::: SOURCE DATA

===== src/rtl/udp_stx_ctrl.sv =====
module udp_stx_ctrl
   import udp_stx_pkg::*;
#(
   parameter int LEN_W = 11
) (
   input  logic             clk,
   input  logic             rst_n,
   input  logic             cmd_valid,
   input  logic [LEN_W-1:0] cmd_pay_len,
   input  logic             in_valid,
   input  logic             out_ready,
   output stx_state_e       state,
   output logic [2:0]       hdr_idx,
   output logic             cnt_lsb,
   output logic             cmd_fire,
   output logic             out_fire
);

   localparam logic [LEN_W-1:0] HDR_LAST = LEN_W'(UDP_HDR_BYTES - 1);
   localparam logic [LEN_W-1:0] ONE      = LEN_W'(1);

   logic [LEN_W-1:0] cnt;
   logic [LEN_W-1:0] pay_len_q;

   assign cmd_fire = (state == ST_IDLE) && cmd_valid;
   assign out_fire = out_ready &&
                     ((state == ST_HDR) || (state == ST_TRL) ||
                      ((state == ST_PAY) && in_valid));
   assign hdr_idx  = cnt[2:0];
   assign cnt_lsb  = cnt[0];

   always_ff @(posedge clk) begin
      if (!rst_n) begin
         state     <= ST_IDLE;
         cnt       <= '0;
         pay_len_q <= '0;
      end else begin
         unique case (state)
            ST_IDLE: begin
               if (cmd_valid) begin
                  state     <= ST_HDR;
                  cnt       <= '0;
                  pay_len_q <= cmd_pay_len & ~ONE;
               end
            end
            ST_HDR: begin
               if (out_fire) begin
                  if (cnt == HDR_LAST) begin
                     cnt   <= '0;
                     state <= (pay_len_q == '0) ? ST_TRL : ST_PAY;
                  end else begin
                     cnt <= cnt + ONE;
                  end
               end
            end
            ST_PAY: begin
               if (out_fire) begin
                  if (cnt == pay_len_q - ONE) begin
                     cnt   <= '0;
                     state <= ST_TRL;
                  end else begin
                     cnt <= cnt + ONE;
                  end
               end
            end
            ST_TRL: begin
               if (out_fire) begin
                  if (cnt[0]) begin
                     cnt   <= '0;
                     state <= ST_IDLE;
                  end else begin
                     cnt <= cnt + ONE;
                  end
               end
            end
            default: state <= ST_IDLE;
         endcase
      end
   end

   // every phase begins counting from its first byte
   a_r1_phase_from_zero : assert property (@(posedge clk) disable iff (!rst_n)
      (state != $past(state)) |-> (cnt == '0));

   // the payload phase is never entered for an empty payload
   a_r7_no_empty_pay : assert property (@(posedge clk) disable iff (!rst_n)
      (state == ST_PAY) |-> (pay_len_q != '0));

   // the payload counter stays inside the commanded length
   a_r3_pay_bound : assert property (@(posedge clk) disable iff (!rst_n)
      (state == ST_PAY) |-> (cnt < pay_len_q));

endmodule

::::::
::: SOURCE DATA

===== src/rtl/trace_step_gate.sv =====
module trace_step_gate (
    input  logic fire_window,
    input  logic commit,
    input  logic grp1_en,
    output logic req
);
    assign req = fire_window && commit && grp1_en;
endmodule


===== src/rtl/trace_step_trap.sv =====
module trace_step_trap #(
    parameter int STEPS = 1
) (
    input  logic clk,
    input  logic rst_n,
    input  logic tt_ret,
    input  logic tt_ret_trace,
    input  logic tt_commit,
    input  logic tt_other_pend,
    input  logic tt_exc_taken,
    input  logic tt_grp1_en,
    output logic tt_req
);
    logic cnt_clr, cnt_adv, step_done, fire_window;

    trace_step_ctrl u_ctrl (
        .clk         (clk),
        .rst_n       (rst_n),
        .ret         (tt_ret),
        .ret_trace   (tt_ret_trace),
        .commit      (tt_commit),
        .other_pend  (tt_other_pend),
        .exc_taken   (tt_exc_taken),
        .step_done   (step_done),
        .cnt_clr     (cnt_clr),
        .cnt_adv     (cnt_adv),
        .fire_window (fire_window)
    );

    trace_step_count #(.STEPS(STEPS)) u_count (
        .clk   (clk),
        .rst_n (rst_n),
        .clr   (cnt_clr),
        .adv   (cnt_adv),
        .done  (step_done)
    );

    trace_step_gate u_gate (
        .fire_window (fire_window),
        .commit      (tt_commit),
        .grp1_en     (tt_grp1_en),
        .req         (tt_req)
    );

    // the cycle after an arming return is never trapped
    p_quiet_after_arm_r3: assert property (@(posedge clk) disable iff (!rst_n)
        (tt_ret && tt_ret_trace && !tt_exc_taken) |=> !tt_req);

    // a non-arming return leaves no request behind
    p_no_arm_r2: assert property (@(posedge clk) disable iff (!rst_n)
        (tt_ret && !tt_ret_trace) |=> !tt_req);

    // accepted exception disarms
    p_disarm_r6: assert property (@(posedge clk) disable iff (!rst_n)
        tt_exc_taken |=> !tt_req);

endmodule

::::::
::: SOURCE DATA

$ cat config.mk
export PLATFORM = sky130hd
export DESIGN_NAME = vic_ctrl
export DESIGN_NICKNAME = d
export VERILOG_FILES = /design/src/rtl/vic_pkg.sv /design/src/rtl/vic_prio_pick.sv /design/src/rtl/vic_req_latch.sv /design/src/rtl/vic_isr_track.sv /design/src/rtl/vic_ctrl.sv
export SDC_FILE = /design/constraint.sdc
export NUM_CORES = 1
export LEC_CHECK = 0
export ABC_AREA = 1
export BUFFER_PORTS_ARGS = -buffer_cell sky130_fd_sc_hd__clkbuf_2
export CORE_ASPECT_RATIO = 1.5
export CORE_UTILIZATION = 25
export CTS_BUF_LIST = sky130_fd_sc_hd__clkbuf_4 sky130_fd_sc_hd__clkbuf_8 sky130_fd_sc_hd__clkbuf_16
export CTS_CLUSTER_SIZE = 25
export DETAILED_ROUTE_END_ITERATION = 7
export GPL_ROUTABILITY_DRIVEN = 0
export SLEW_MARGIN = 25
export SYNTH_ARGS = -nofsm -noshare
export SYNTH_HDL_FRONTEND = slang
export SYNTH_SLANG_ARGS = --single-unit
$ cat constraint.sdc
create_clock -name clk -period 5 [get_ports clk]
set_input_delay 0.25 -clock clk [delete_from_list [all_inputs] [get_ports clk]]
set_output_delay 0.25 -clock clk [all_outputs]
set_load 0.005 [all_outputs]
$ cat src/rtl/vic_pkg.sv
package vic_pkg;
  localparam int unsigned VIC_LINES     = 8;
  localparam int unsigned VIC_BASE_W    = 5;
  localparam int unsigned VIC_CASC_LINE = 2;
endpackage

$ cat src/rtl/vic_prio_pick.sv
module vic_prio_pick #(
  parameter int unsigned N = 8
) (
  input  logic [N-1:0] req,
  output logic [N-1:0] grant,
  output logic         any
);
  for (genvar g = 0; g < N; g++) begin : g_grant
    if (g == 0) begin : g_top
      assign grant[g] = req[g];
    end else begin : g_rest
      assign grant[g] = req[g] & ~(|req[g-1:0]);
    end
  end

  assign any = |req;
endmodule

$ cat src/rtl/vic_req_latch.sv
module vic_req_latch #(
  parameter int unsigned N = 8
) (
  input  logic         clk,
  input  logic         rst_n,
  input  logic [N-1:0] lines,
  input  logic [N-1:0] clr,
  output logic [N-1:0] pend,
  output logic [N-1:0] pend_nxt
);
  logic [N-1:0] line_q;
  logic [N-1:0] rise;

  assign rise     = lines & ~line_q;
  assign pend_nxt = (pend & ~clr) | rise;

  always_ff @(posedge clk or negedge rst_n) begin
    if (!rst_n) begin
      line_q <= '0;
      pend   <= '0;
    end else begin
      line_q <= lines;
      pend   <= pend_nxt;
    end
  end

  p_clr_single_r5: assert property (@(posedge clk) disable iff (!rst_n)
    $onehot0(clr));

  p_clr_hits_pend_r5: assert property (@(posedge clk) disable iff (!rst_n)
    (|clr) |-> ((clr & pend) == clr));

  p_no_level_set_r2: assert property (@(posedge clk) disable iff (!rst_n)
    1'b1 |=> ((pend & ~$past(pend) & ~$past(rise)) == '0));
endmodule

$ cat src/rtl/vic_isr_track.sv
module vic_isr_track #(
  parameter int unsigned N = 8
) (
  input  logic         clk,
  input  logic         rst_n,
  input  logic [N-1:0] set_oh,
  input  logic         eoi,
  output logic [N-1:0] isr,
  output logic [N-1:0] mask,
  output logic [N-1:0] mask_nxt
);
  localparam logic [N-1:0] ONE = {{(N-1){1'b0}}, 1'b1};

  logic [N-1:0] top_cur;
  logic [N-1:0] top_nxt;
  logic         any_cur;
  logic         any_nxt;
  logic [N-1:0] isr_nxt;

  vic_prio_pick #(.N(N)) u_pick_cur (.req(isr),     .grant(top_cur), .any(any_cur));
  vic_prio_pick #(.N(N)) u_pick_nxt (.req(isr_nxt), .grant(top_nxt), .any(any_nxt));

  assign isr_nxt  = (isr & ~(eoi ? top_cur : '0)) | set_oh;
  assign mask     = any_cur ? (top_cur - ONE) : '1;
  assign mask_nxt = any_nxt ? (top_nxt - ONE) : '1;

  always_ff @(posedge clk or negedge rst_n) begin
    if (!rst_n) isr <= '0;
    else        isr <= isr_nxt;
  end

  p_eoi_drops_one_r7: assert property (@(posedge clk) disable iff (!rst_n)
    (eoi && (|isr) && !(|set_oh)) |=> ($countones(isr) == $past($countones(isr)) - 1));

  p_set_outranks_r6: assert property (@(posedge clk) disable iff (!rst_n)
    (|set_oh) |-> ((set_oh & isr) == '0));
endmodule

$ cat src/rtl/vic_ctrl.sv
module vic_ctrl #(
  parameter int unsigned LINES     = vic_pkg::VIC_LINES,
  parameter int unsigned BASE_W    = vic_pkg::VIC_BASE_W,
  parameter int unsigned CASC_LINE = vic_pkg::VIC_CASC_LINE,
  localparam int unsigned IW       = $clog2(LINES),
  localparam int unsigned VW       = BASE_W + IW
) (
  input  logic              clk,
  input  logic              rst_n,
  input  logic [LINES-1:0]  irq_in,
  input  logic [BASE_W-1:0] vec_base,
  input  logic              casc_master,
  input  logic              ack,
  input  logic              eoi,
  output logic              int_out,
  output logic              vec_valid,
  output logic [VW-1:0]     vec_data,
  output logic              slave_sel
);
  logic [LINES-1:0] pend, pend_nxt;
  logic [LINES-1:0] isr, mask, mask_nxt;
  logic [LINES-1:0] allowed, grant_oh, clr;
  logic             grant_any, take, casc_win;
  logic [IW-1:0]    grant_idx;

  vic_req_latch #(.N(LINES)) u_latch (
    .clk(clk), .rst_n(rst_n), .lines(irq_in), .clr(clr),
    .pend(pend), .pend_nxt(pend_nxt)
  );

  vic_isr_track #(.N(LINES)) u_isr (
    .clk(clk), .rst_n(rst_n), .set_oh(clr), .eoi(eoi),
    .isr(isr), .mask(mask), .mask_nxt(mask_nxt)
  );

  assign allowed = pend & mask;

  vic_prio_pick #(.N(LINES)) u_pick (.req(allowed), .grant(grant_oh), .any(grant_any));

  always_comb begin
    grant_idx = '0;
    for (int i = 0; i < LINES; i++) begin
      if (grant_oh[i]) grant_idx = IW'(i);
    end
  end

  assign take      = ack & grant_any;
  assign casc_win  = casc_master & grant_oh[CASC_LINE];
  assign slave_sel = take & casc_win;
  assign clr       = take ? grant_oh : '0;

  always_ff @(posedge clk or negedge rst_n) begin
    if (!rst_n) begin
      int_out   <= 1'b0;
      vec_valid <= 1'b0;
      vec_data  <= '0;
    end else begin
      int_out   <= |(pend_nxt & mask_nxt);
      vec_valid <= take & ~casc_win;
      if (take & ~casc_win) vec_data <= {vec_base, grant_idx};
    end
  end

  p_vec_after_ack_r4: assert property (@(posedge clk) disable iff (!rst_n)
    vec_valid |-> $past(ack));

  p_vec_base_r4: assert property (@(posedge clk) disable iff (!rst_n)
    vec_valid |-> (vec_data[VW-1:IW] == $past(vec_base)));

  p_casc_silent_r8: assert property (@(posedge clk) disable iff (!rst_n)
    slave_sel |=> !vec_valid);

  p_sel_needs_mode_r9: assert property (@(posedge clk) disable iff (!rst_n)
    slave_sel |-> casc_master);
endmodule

::::::

WHAT YOU NEED TO DO =
Please list every line of the records that contains "never".

REPLY =
   // the payload phase is never entered for an empty payload
    // the cycle after an arming return is never trapped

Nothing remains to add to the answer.